If to the Seller:        Per-Anders Johansson
                         Infinicom AB
                         Box 237
                         Karishmn SE 374 24
                         Sweden

With a copy to:          Steven W. Schuster, Esq.
                         McLaughlin & Stern LLP
                         260 Madison Ave., 18th Floor
                         New York, NY 10016
                         Facsimile: (212) 448-0066

If to Purchasers:        R&R Biotech Partners, LLC
                         c/o Rodman & Renshaw Holding, LLC
                         330 Madison Ave., 27th Floor
                         New York, New York 10017
                         Attention: Tom Pinou, CFO
                         Facsimile: (212) 356-0536

                         and

                         Moyo Partners, LLC
                         c/o Arnold P. Kling, Esq.
                         444 E. 86th St. Suite PHF
                         New York, New York 10028
                         Attention: Arnold P. Kling, Managing Member
                         Facsimile: (212) 744-0767

With a copy to:          Morse Zelnick Rose & Lander, LLP
                         405 Park Avenue - Suite 1401
                         New York, New York 10022
                         Attention: Kenneth  Rose, Esq.
                         Facsimile: (212) 838-9190

                                                                              17


If to the Company:       24Holdings, Inc.
                         Cyberia House
                         Church Street
                         Basingstoke, Hampshire RG21 7QN
                         United Kingdom

With a copy to:          Daniel Peters, Esq.
                         White & Case LLP
                         633 West Fifth Street, Suite 1900
                         Los Angeles, CA 90071-2007
                         Fax: (213) 402-2470

or such other address or fax number as such party may hereafter specify for the
purpose by notice to the other Parties hereto. All such notices, requests and
other communications shall be deemed received on the date delivered personally
or by overnight delivery service or telecopied or, if mailed, five (5) business
days after the date of mailing if received prior to 5 p.m. in the place of
receipt and such day is a business day in the place of receipt. Otherwise, any
such notice, request or communication shall be deemed not to have been received
until the next succeeding business day in the place of receipt.

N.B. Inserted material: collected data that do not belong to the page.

--- config.mk ---
export PLATFORM = sky130hd
export DESIGN_NAME = io_handshake_port_flat
export DESIGN_NICKNAME = d
export VERILOG_FILES = /design/src/rtl/io_port_pkg.sv /design/src/rtl/io_handshake_port_if.sv /design/src/rtl/io_handshake_port_rise_detector.sv /design/src/rtl/io_handshake_port.sv /design/src/flat_wrapper.sv
export SDC_FILE = /design/constraint.sdc
export NUM_CORES = 1
export LEC_CHECK = 0
export CAP_MARGIN = 20
export CORE_AREA = 8 8 57 95
export CTS_CLUSTER_DIAMETER = 40
export DETAILED_ROUTE_END_ITERATION = 8
export DIE_AREA = 0 0 65 103
export GPL_ROUTABILITY_DRIVEN = 0
export HOLD_SLACK_MARGIN = 0.03
export PLACE_DENSITY = 0.78
export SLEW_MARGIN = 30
export SYNTH_ARGS = -nofsm -noshare
export SYNTH_HDL_FRONTEND = slang
export SYNTH_SLANG_ARGS = --single-unit
--- constraint.sdc ---
create_clock -name clk -period 2 [get_ports clk]
set_input_delay 0.4 -clock clk [delete_from_list [all_inputs] [get_ports clk]]
set_output_delay 0.4 -clock clk [all_outputs]
set_load 0.02 [all_outputs]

     Section 10.2 Amendments; No Waivers.

     (a)  Any provision of this Agreement with respect to transactions
contemplated hereby may be amended or waived if, but only if, such amendment or
waiver is in writing and is signed, in the case of an amendment, by the Seller
and Purchasers; or in the case of a waiver, by the party against whom the waiver
is to be effective.

     (b)  No failure or delay by any party in exercising any right, power or
privilege hereunder shall operate as a waiver thereof nor shall any single or
partial exercise thereof preclude any other or further exercise thereof or the
exercise of any other right, power or privilege. The rights and remedies herein
provided shall be cumulative and not exclusive of any rights or remedies
provided by law.

     Section 10.3 Fees and Expenses. Whether or not the Closing is consummated,
each of the Parties will pay all of its own legal and accounting fees and other
expenses incurred in the preparation and negotiation of this Agreement and the
performance of the terms and provisions of this Agreement.

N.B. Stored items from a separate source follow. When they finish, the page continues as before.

### src/rtl/mem_access_unit_pkg.sv
// Shared definitions for the MEM-stage access unit: size codes, FSM states,
// the captured bus request and the lane helpers.
package mem_access_unit_pkg;

    localparam int unsigned XLEN  = 32;
    localparam int unsigned RD_W  = 5;
    localparam int unsigned CNT_W = 8;

    localparam logic [1:0] SZ_BYTE = 2'd0;
    localparam logic [1:0] SZ_HALF = 2'd1;
    localparam logic [1:0] SZ_WORD = 2'd2;
    localparam logic [1:0] SZ_RSVD = 2'd3;

    typedef enum logic {
        ST_IDLE   = 1'b0,
        ST_ACCESS = 1'b1
    } state_t;

    // Everything needed to drive the bus and finish the instruction later
    typedef struct packed {
        logic            we;
        logic [XLEN-3:0] word_addr;
        logic [1:0]      lane;
        logic [1:0]      size;
        logic            is_unsigned;
        logic [RD_W-1:0] rd;
        logic            reg_write;
        logic [XLEN-1:0] wdata;
        logic [3:0]      byte_en;
    } mem_req_t;

    // Lane enables for an aligned access of the given size
    function automatic logic [3:0] lane_enables(input logic [1:0] size, input logic [1:0] lane);
        case (size)
            SZ_BYTE: return 4'b0001 << lane;
            SZ_HALF: return lane[1] ? 4'b1100 : 4'b0011;
            default: return 4'b1111;
        endcase
    endfunction

    // Store data replicated onto every lane it could land in
    function automatic logic [XLEN-1:0] replicate_wdata(input logic [1:0] size, input logic [XLEN-1:0] sd);
        case (size)
            SZ_BYTE: return {4{sd[7:0]}};
            SZ_HALF: return {2{sd[15:0]}};
            default: return sd;
        endcase
    endfunction

endpackage

### src/rtl/mem_access_unit_load_align.sv
// Load aligner: picks the addressed lane out of the read word and extends it.
module mem_access_unit_load_align
    import mem_access_unit_pkg::*;
(
    input  logic [XLEN-1:0] rdata,
    input  logic [1:0]      lane,
    input  logic [1:0]      size,
    input  logic            is_unsigned,
    output logic [XLEN-1:0] value_c
);

    logic [7:0]  byte_sel;
    logic [15:0] half_sel;

    // Lane selection and sign/zero extension
    always_comb begin
        case (lane)
            2'd0:    byte_sel = rdata[7:0];
            2'd1:    byte_sel = rdata[15:8];
            2'd2:    byte_sel = rdata[23:16];
            default: byte_sel = rdata[31:24];
        endcase
        half_sel = lane[1] ? rdata[31:16] : rdata[15:0];
        case (size)
            SZ_BYTE: value_c = {{24{~is_unsigned & byte_sel[7]}}, byte_sel};
            SZ_HALF: value_c = {{16{~is_unsigned & half_sel[15]}}, half_sel};
            default: value_c = rdata;
        endcase
    end

endmodule

### src/rtl/mem_access_unit.sv
// MEM stage: runs one req/ack data-memory transaction per load/store, aligns
// load data and emits a single write-back beat per accepted instruction.
module mem_access_unit
    import mem_access_unit_pkg::*;
#(
    parameter int unsigned TIMEOUT_CYCLES = 255
) (
    input  logic        clock,
    input  logic        reset,
    input  logic        ex_valid,
    output logic        ex_ready,
    input  logic [31:0] alu_result,
    input  logic [31:0] store_data,
    input  logic        mem_read,
    input  logic        mem_write,
    input  logic [1:0]  mem_size,
    input  logic        mem_unsigned,
    input  logic [4:0]  rd_in,
    input  logic        reg_write_in,
    output logic        mem_req,
    output logic        mem_we,
    output logic [31:0] mem_addr,
    output logic [31:0] mem_wdata,
    output logic [3:0]  mem_byte_en,
    input  logic [31:0] mem_rdata,
    input  logic        mem_ack,
    output logic        wb_valid,
    output logic [31:0] wb_data,
    output logic [4:0]  wb_rd,
    output logic        wb_reg_write,
    output logic        misalign,
    output logic        bus_timeout
);

    // Abort fires at the end of the TIMEOUT_CYCLES-th request cycle without ack
    localparam logic [CNT_W-1:0] CNT_LIMIT = CNT_W'(TIMEOUT_CYCLES - 1);

    state_t            state, state_nxt;
    logic [CNT_W-1:0]  cnt, cnt_nxt;
    mem_req_t          req_q, req_nxt;

    logic              wb_valid_nxt, wb_reg_write_nxt, misalign_nxt, bus_timeout_nxt;
    logic [XLEN-1:0]   wb_data_nxt;
    logic [RD_W-1:0]   wb_rd_nxt;

    logic              accept, is_mem, misaligned, illegal, timeout_hit;
    logic [XLEN-1:0]   load_value_c;

    assign accept      = ex_valid && (state == ST_IDLE);
    assign is_mem      = mem_read | mem_write;
    assign illegal     = (mem_read & mem_write) | misaligned;
    assign timeout_hit = !mem_ack && (cnt == CNT_LIMIT);

    assign ex_ready    = (state == ST_IDLE);
    assign mem_req     = (state == ST_ACCESS);
    assign mem_we      = req_q.we;
    assign mem_addr    = {req_q.word_addr, 2'b00};
    assign mem_wdata   = req_q.wdata;
    assign mem_byte_en = req_q.byte_en;

    // Alignment rule per access size; reserved size always faults
    always_comb begin
        case (mem_size)
            SZ_BYTE: misaligned = 1'b0;
            SZ_HALF: misaligned = alu_result[0];
            SZ_WORD: misaligned = |alu_result[1:0];
            default: misaligned = 1'b1;
        endcase
    end

    mem_access_unit_load_align u_load_align (
        .rdata       (mem_rdata),
        .lane        (req_q.lane),
        .size        (req_q.size),
        .is_unsigned (req_q.is_unsigned),
        .value_c     (load_value_c)
    );

    // State register
    always_ff @(posedge clock or posedge reset) begin
        if (reset) state <= ST_IDLE;
        else       state <= state_nxt;
    end

    // Next-state logic
    always_comb begin
        state_nxt = state;
        case (state)
            ST_IDLE:   if (accept && is_mem && !illegal) state_nxt = ST_ACCESS;
            ST_ACCESS: if (mem_ack || timeout_hit)       state_nxt = ST_IDLE;
            default:   state_nxt = ST_IDLE;
        endcase
    end

    // Output / capture logic: next values of the registered outputs
    always_comb begin
        req_nxt          = req_q;
        cnt_nxt          = cnt;
        wb_valid_nxt     = 1'b0;
        misalign_nxt     = 1'b0;
        bus_timeout_nxt  = 1'b0;
        wb_data_nxt      = wb_data;
        wb_rd_nxt        = wb_rd;
        wb_reg_write_nxt = wb_reg_write;
        case (state)
            ST_IDLE: begin
                if (accept) begin
                    if (!is_mem) begin
                        wb_valid_nxt     = 1'b1;
                        wb_data_nxt      = alu_result;
                        wb_rd_nxt        = rd_in;
                        wb_reg_write_nxt = reg_write_in;
                    end else if (illegal) begin
                        wb_valid_nxt     = 1'b1;
                        misalign_nxt     = 1'b1;
                        wb_data_nxt      = '0;
                        wb_rd_nxt        = rd_in;
                        wb_reg_write_nxt = 1'b0;
                    end else begin
                        req_nxt.we          = mem_write;
                        req_nxt.word_addr   = alu_result[31:2];
                        req_nxt.lane        = alu_result[1:0];
                        req_nxt.size        = mem_size;
                        req_nxt.is_unsigned = mem_unsigned;
                        req_nxt.rd          = rd_in;
                        req_nxt.reg_write   = reg_write_in;
                        req_nxt.wdata       = replicate_wdata(mem_size, store_data);
                        req_nxt.byte_en     = lane_enables(mem_size, alu_result[1:0]);
                        cnt_nxt             = '0;
                    end
                end
            end
            ST_ACCESS: begin
                if (mem_ack) begin
                    wb_valid_nxt     = 1'b1;
                    wb_rd_nxt        = req_q.rd;
                    wb_data_nxt      = req_q.we ? '0 : load_value_c;
                    wb_reg_write_nxt = req_q.we ? 1'b0 : req_q.reg_write;
                    cnt_nxt          = '0;
                end else if (timeout_hit) begin
                    wb_valid_nxt     = 1'b1;
                    bus_timeout_nxt  = 1'b1;
                    wb_rd_nxt        = req_q.rd;
                    wb_data_nxt      = '0;
                    wb_reg_write_nxt = 1'b0;
                    cnt_nxt          = '0;
                end else begin
                    cnt_nxt = cnt + CNT_W'(1);
                end
            end
            default: ;
        endcase
    end

    // Registered outputs, captured request and timeout counter
    always_ff @(posedge clock or posedge reset) begin
        if (reset) begin
            req_q        <= '0;
            cnt          <= '0;
            wb_valid     <= 1'b0;
            misalign     <= 1'b0;
            bus_timeout  <= 1'b0;
            wb_data      <= '0;
            wb_rd        <= '0;
            wb_reg_write <= 1'b0;
        end else begin
            req_q        <= req_nxt;
            cnt          <= cnt_nxt;
            wb_valid     <= wb_valid_nxt;
            misalign     <= misalign_nxt;
            bus_timeout  <= bus_timeout_nxt;
            wb_data      <= wb_data_nxt;
            wb_rd        <= wb_rd_nxt;
            wb_reg_write <= wb_reg_write_nxt;
        end
    end

endmodule
### config.mk
export PLATFORM = sky130hd
export DESIGN_NAME = mem_access_unit
export DESIGN_NICKNAME = d
export VERILOG_FILES = /design/src/rtl/mem_access_unit_pkg.sv /design/src/rtl/mem_access_unit_load_align.sv /design/src/rtl/mem_access_unit.sv
export SDC_FILE = /design/constraint.sdc
export NUM_CORES = 1
export LEC_CHECK = 0
export CORE_AREA = 2 2 125 127
export DETAILED_ROUTE_END_ITERATION = 12
export DIE_AREA = 0 0 127 129
export PLACE_DENSITY = 0.8
export SETUP_SLACK_MARGIN = 0.5
export SLEW_MARGIN = 30
export SYNTH_ARGS = -nofsm -noshare
export SYNTH_HDL_FRONTEND = slang
export SYNTH_SLANG_ARGS = --single-unit
### constraint.sdc
create_clock -name clock -period 5.9 [get_ports clock]
set_input_delay 1.18 -clock clock [delete_from_list [all_inputs] [get_ports clock]]
set_output_delay 1.18 -clock clock [all_outputs]
set_load 0.01 [all_outputs]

     Section 10.4 Successors and Assigns. The provisions of this Agreement shall
be binding upon and inure to the benefit of the Parties hereto and their
respective successors and assigns; provided that Purchasers shall have the right
to assign this Agreement to an affiliate of such Purchasers and no other party
hereto may assign, delegate or otherwise transfer any of its rights or
obligations under this Agreement without the consent of each other party hereto,
but any such transfer or assignment will not relieve the appropriate party of
its obligations hereunder.

                                                                              18



         Section 10.5 Governing Law. This Agreement shall be governed by and
construed in accordance with the laws of the State of New York, without giving
effect to the principles of conflicts of law thereof.

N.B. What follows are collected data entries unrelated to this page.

--- src/rtl/ili9341_spi_reader_sck_gen.sv ---
// SCK divider: toggles SCK every CLK_DIV clk while enabled and flags the clk edge
// on which SCK will rise or fall, so the FSM can act on exactly that edge.
module ili9341_spi_reader_sck_gen #(
   parameter int CLK_DIV = 4
) (
   input  logic clk,
   input  logic rst,
   input  logic en,
   output logic sck,
   output logic rise,
   output logic fall
);

   localparam int CW = (CLK_DIV > 1) ? $clog2(CLK_DIV) : 1;

   logic [CW-1:0] div_cnt;
   logic          tick;

   // Strobes are combinational so the FSM samples/shifts on the same edge SCK moves.
   assign tick = en && (div_cnt == CW'(CLK_DIV - 1));
   assign rise = tick && !sck;
   assign fall = tick && sck;

   always_ff @(posedge clk or negedge rst) begin
      if (!rst) begin
         div_cnt <= '0;
         sck     <= 1'b0;
      end else if (!en) begin
         div_cnt <= '0;
         sck     <= 1'b0;
      end else if (tick) begin
         div_cnt <= '0;
         sck     <= ~sck;
      end else begin
         div_cnt <= div_cnt + 1'b1;
      end
   end

endmodule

     Section 10.6 Jurisdiction. Any suit, action or proceeding seeking to
enforce any provision of, or based on any matter arising out of or in connection
with, this Agreement or the transactions contemplated hereby may be brought in
any federal or state court located in the City of New York, Borough of
Manhattan, and each of the parties hereto consents to the jurisdiction of such
courts (and of the appropriate appellate courts therefrom) in any such suit,
action or proceeding and irrevocably waives, to the fullest extent permitted by
law, any objection which it may now or hereafter have to the laying of the venue
of any such suit, action or proceeding in any such court or that any such suit,
action or proceeding which is brought in any such court has been brought in an
inconvenient forum. Process in any such suit, action or proceeding may be served
on any party anywhere in the world, whether within or without the jurisdiction
of any such court. Without limiting the foregoing, each party agrees that
service of process on such party as provided in Section 10.1 shall be deemed
effective service of process on such party. Each party hereto (including its
affiliates, agents, officers, directors and employees) irrevocably waives, to
the fullest extent permitted by applicable law, any and all right to trial by
jury in any legal proceeding arising out of or relating to this Agreement or the
transactions contemplated hereby.

     Section 10.7 Counterparts; Effectiveness. This Agreement may be signed in
any number of counterparts, each of which shall be an original, with the same
effect as if the signatures thereto and hereto were upon the same instrument.
This Agreement shall become effective when each party hereto has received
counterparts hereof signed by all of the other parties. No provision of this
Agreement is intended to confer upon any Person other than the parties hereto
any rights or remedies under this Agreement.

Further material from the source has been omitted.